• Stored items:
=-=-=
Source: an optimization exercise on an open RTL-to-GDS flow (aim: small area and a short achievable clock period). Production flows keep margins and buffers that such runs may drop.
No run shown here included a check of the RTL's function; only the layout flow was run.

==> flow/design.v (outline; a module is shown in full before it is edited, if it fits) <==
// module FAS: 4401 lines
module FAS (data_valid, data, clk, rst, fir_d, fir_valid, fft_valid, done, freq,
 fft_d1, fft_d2, fft_d3, fft_d4, fft_d5, fft_d6, fft_d7, fft_d8,
 fft_d9, fft_d10, fft_d11, fft_d12, fft_d13, fft_d14, fft_d15, fft_d0);
  // ...
==> flow/flow/run.sh <==
#!/bin/bash
set -euo pipefail
export SETUP_SLACK_MARGIN=12.9
export BUFFER_PORTS_ARGS="-buffer_cell sky130_fd_sc_hd__buf_2"
R=orfs/results/sky130hd/FAS/base
bash standard.sh synth > flow_synth.log 2>&1
cp $R/1_2_yosys.v yosys_netlist_orig.v
python3 flow/fixfa.py yosys_netlist_orig.v $R/1_2_yosys.v > fixfa.log 2>&1
bash standard.sh > flow_layout.log 2>&1
==> flow/flow/fixfa.py <==
#!/usr/bin/env python3
"""Remove inverters around full-adder cells in a Yosys-mapped sky130 netlist.

A full adder is self-dual: FA(~a,~b,~c) = (~sum, ~cout). extract_fa leaves many inverters on the
inputs and outputs of the sky130 fa cells it places. This chooses, for each fa cell, whether it
computes on the true or the complemented signals so that as few inverters as possible remain,
then rewrites the netlist. Only inverters are added or removed; every other cell keeps its inputs'
logic values. Nets that are ports, and their inverter families, are left as they are.

usage: fixfa.py in.v out.v
"""
import re, sys, random
from collections import defaultdict

OUTPINS = {'X', 'Y', 'Q', 'Q_N', 'SUM', 'COUT', 'HI', 'LO'}
src = open(sys.argv[1]).read()
m = re.search(r'^module\s+(\w+)\s*\((.*?)\);', src, re.S | re.M)
ports = [p.strip() for p in m.group(2).replace('\n', ' ').split(',')]
body_start = m.end()
endm = src.rindex('endmodule')
body = src[body_start:endm]

cell_re = re.compile(r'^\s*(sky130_fd_sc_hd__\w+)\s+(\S+)\s*\((.*?)\);\s*$', re.S | re.M)
pin_re = re.compile(r'\.(\w+)\(\s*(.*?)\s*\)(?=\s*,|\s*$)', re.S)
cells = []
decl_lines = []
pos = 0
for cm in cell_re.finditer(body):
    cells.append([cm.group(1), cm.group(2), [(p, n.strip()) for p, n in pin_re.findall(cm.group(3))]])
# everything that is not a cell instance: declarations
rest = cell_re.sub('', body)
if re.search(r'\bassign\b', rest):
    sys.stderr.write('fixfa: netlist has assign statements; leaving it unchanged\n')
    open(sys.argv[2], 'w').write(src); sys.exit(0)

# port bit nets
port_decl = {}
for d in re.finditer(r'^\s*(input|output|inout)\s+(\[(\d+):(\d+)\]\s*)?(\S+?)\s*;', rest, re.M):
    port_decl[d.group(5)] = (d.group(1), d.group(3), d.group(4))
def is_port_net(n):
    base = n.split('[')[0].strip()
    return base in port_decl
isinv = lambda t: re.match(r'sky130_fd_sc_hd__(clk)?inv_\d+$', t) is not None
isfa = lambda t: re.match(r'sky130_fd_sc_hd__fa_\d+$', t) is not None

driver = {}
for ci, (t, name, pins) in enumerate(cells):
    for p, n in pins:
        if p in OUTPINS: driver[n] = (ci, p)
# root of each net through inverter chains
def root(n):
    par = 0; seen = 0
    while n in driver and isinv(cells[driver[n][0]][0]) and seen < 50:
        ci = driver[n][0]
        n = dict(cells[ci][2])['A']; par ^= 1; seen += 1
    return n, par
# families
fam_nets = defaultdict(set)
for ci, (t, name, pins) in enumerate(cells):
    for p, n in pins:
        r, _ = root(n); fam_nets[r].add(n)
frozen = set()
for r, ns in fam_nets.items():
    if any(is_port_net(n) for n in ns) or r not in driver: frozen.add(r)
# inverter cells in frozen families stay
# consumers per root: (ci, pin, parity)
cons = defaultdict(list)
for ci, (t, name, pins) in enumerate(cells):
    if isinv(t):
        r, _ = root(dict(pins)['A'])
        if r not in frozen: continue  # removed inverter: its consumers are attributed below
    for p, n in pins:
        if p in OUTPINS: continue
        r, par = root(n)
        if r in frozen: continue
        cons[r].append((ci, p, par))
fa_cells = [ci for ci, c in enumerate(cells) if isfa(c[0])]
flip = defaultdict(int)
fixed_fa = set()
for ci in fa_cells:
    for p, n in cells[ci][2]:
        if p in OUTPINS and n in frozen: fixed_fa.add(ci)
        if root(n)[0] in frozen: fixed_fa.add(ci)
fa_roots = defaultdict(set)
for ci in fa_cells:
    for p, n in cells[ci][2]:
        r = root(n)[0]
        if r not in frozen: fa_roots[ci].add(r)
SWAP = {'sky130_fd_sc_hd__xor2_1': 'sky130_fd_sc_hd__xnor2_1', 'sky130_fd_sc_hd__xnor2_1': 'sky130_fd_sc_hd__xor2_1'}
drv_fa = {}
swap_cells = []
for r in cons:
    ci, p = driver[r]
    if isfa(cells[ci][0]): drv_fa[r] = ci
    elif cells[ci][0] in SWAP and ci not in fixed_fa:
        drv_fa[r] = ci; swap_cells.append(ci); fa_roots[ci].add(r)
def native(r):
    ci = drv_fa.get(r)
    return flip[ci] if ci is not None else 0
def req(ci, p, par):
    return par ^ (flip[ci] if isfa(cells[ci][0]) else 0)
def cost(r):
    nat = native(r)
    return 1 if any(req(ci, p, par) != nat for ci, p, par in cons[r]) else 0
total0 = sum(cost(r) for r in cons)
order0 = [ci for ci in fa_cells if ci not in fixed_fa] + swap_cells
def optimize(seed, sweeps=150):
    import math
    random.seed(seed)
    for ci in order0: flip[ci] = 0
    cur = sum(cost(r) for r in cons)
    best = (cur, {ci: flip[ci] for ci in order0})
    order = list(order0)
    for sw in range(sweeps):
        T = 0.6 * (1 - sw / sweeps) + 0.01
        random.shuffle(order)
        for ci in order:
            rs = fa_roots[ci]
            before = sum(cost(r) for r in rs)
            flip[ci] ^= 1
            d = sum(cost(r) for r in rs) - before
            if d <= 0 or random.random() < math.exp(-d / T):
                cur += d
            else:
                flip[ci] ^= 1
        if cur < best[0]: best = (cur, {ci: flip[ci] for ci in order0})
    return best
best = None
for seed in range(3):
    c, fl = optimize(seed)
    if best is None or c < best[0]: best = (c, fl)
for ci, v in best[1].items(): flip[ci] = v
total1 = sum(cost(r) for r in cons)
ninv_old = sum(1 for c in cells if isinv(c[0]))
sys.stderr.write(f'fixfa: {len(fa_cells)} fa cells, {ninv_old} inverters; roots needing an inverter {total0} -> {total1}\n')

# rebuild
esc = lambda n: n + ' ' if n.startswith('\\') and not n.endswith(' ') else n
newnets = []
cnt = [0]
def newnet():
    cnt[0] += 1; n = f'_fixfa_n{cnt[0]}_'; newnets.append(n); return n
phys = {}   # (r, parity) -> net name
addcells = []
for r in cons:
    nat = native(r)
    if nat == 0:
        phys[(r, 0)] = r
    else:
        phys[(r, 1)] = newnet()
    need = set(req(ci, p, par) for ci, p, par in cons[r])
    other = 1 - nat
    if other in need:
        src_net = phys[(r, nat)]
        if other == 0:
            out = r   # true polarity keeps the original name
        else:
            out = newnet()
        phys[(r, other)] = out
        cnt[0] += 1
        addcells.append(['sky130_fd_sc_hd__inv_1', f'_fixfa_i{cnt[0]}_', [('A', src_net), ('Y', out)]])
out_cells = []
swap_set = set(swap_cells)
for ci, (t, name, pins) in enumerate(cells):
    if isinv(t):
        r, _ = root(dict(pins)['A'])
        if r not in frozen: continue
    newpins = []
    for p, n in pins:
        if p in OUTPINS:
            if n in cons or (n in driver and n == root(n)[0] and n in phys.values()):
                pass
            if n in cons:   # a non-frozen root driven here
                n = phys[(n, native(n))]
            newpins.append((p, n)); continue
        r, par = root(n)
        if r in frozen: newpins.append((p, n)); continue
        newpins.append((p, phys[(r, req(ci, p, par))]))
    if ci in swap_set and flip[ci]:
        t = SWAP[t]
        newpins = [({'X': 'Y', 'Y': 'X'}.get(p, p), n) for p, n in newpins]
    out_cells.append([t, name, newpins])
out_cells += addcells
# remove declarations of nets no longer used? keep them (harmless wires)
lines = [src[:body_start], rest.rstrip('\n') + '\n']
for n in newnets: lines.append(f'  wire {n};\n')
for t, name, pins in out_cells:
    lines.append(f'  {t} {esc(name)} (\n' + ',\n'.join(f'    .{p}({esc(n)})' for p, n in pins) + '\n  );\n')
lines.append('endmodule\n')
open(sys.argv[2], 'w').write(''.join(lines))
ninv_new = sum(1 for c in out_cells if isinv(c[0]))
sys.stderr.write(f'fixfa: inverters {ninv_old} -> {ninv_new}\n')
==> flow/standard.sh <==
#!/bin/bash
# synth_recipe.tcl (not shown) runs the flow's synth.tcl, then flattens the netlist and writes it again
# the make line also repeats each setting of config.mk as NAME=value (left out here)
make -C /OpenROAD-flow-scripts/flow DESIGN_CONFIG=/design/flow/config.mk WORK_HOME=/design/flow/orfs CLKGATE_MAP_FILE= SYNTH_SCRIPT=/design/flow/synth_recipe.tcl "${@:-finish}"
==> flow/config.mk <==
export PLATFORM = sky130hd
export DESIGN_NAME = FAS
export DESIGN_NICKNAME = FAS
export VERILOG_FILES = /design/flow/design.v
export SDC_FILE = /design/flow/constraint.sdc
export NUM_CORES = 8
export LEC_CHECK = 0
export CAP_MARGIN = 20
export CORE_MARGIN = 2
export CORE_UTILIZATION = 40
export CTS_CLUSTER_DIAMETER = 150
export CTS_CLUSTER_SIZE = 20
export SLEW_MARGIN = 20
==> flow/constraint.sdc <==
create_clock -name core_clock -period 18.0 [get_ports {clk}]
set_input_delay 3.6000 -clock core_clock [delete_from_list [all_inputs] [get_ports {clk}]]
set_output_delay 3.6000 -clock core_clock [all_outputs]
set_load 0.01 [all_outputs]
=-=-=
Check each line above for the string "endmodule" and copy every line that has it.

endm = src.rindex('endmodule')
lines.append('endmodule\n')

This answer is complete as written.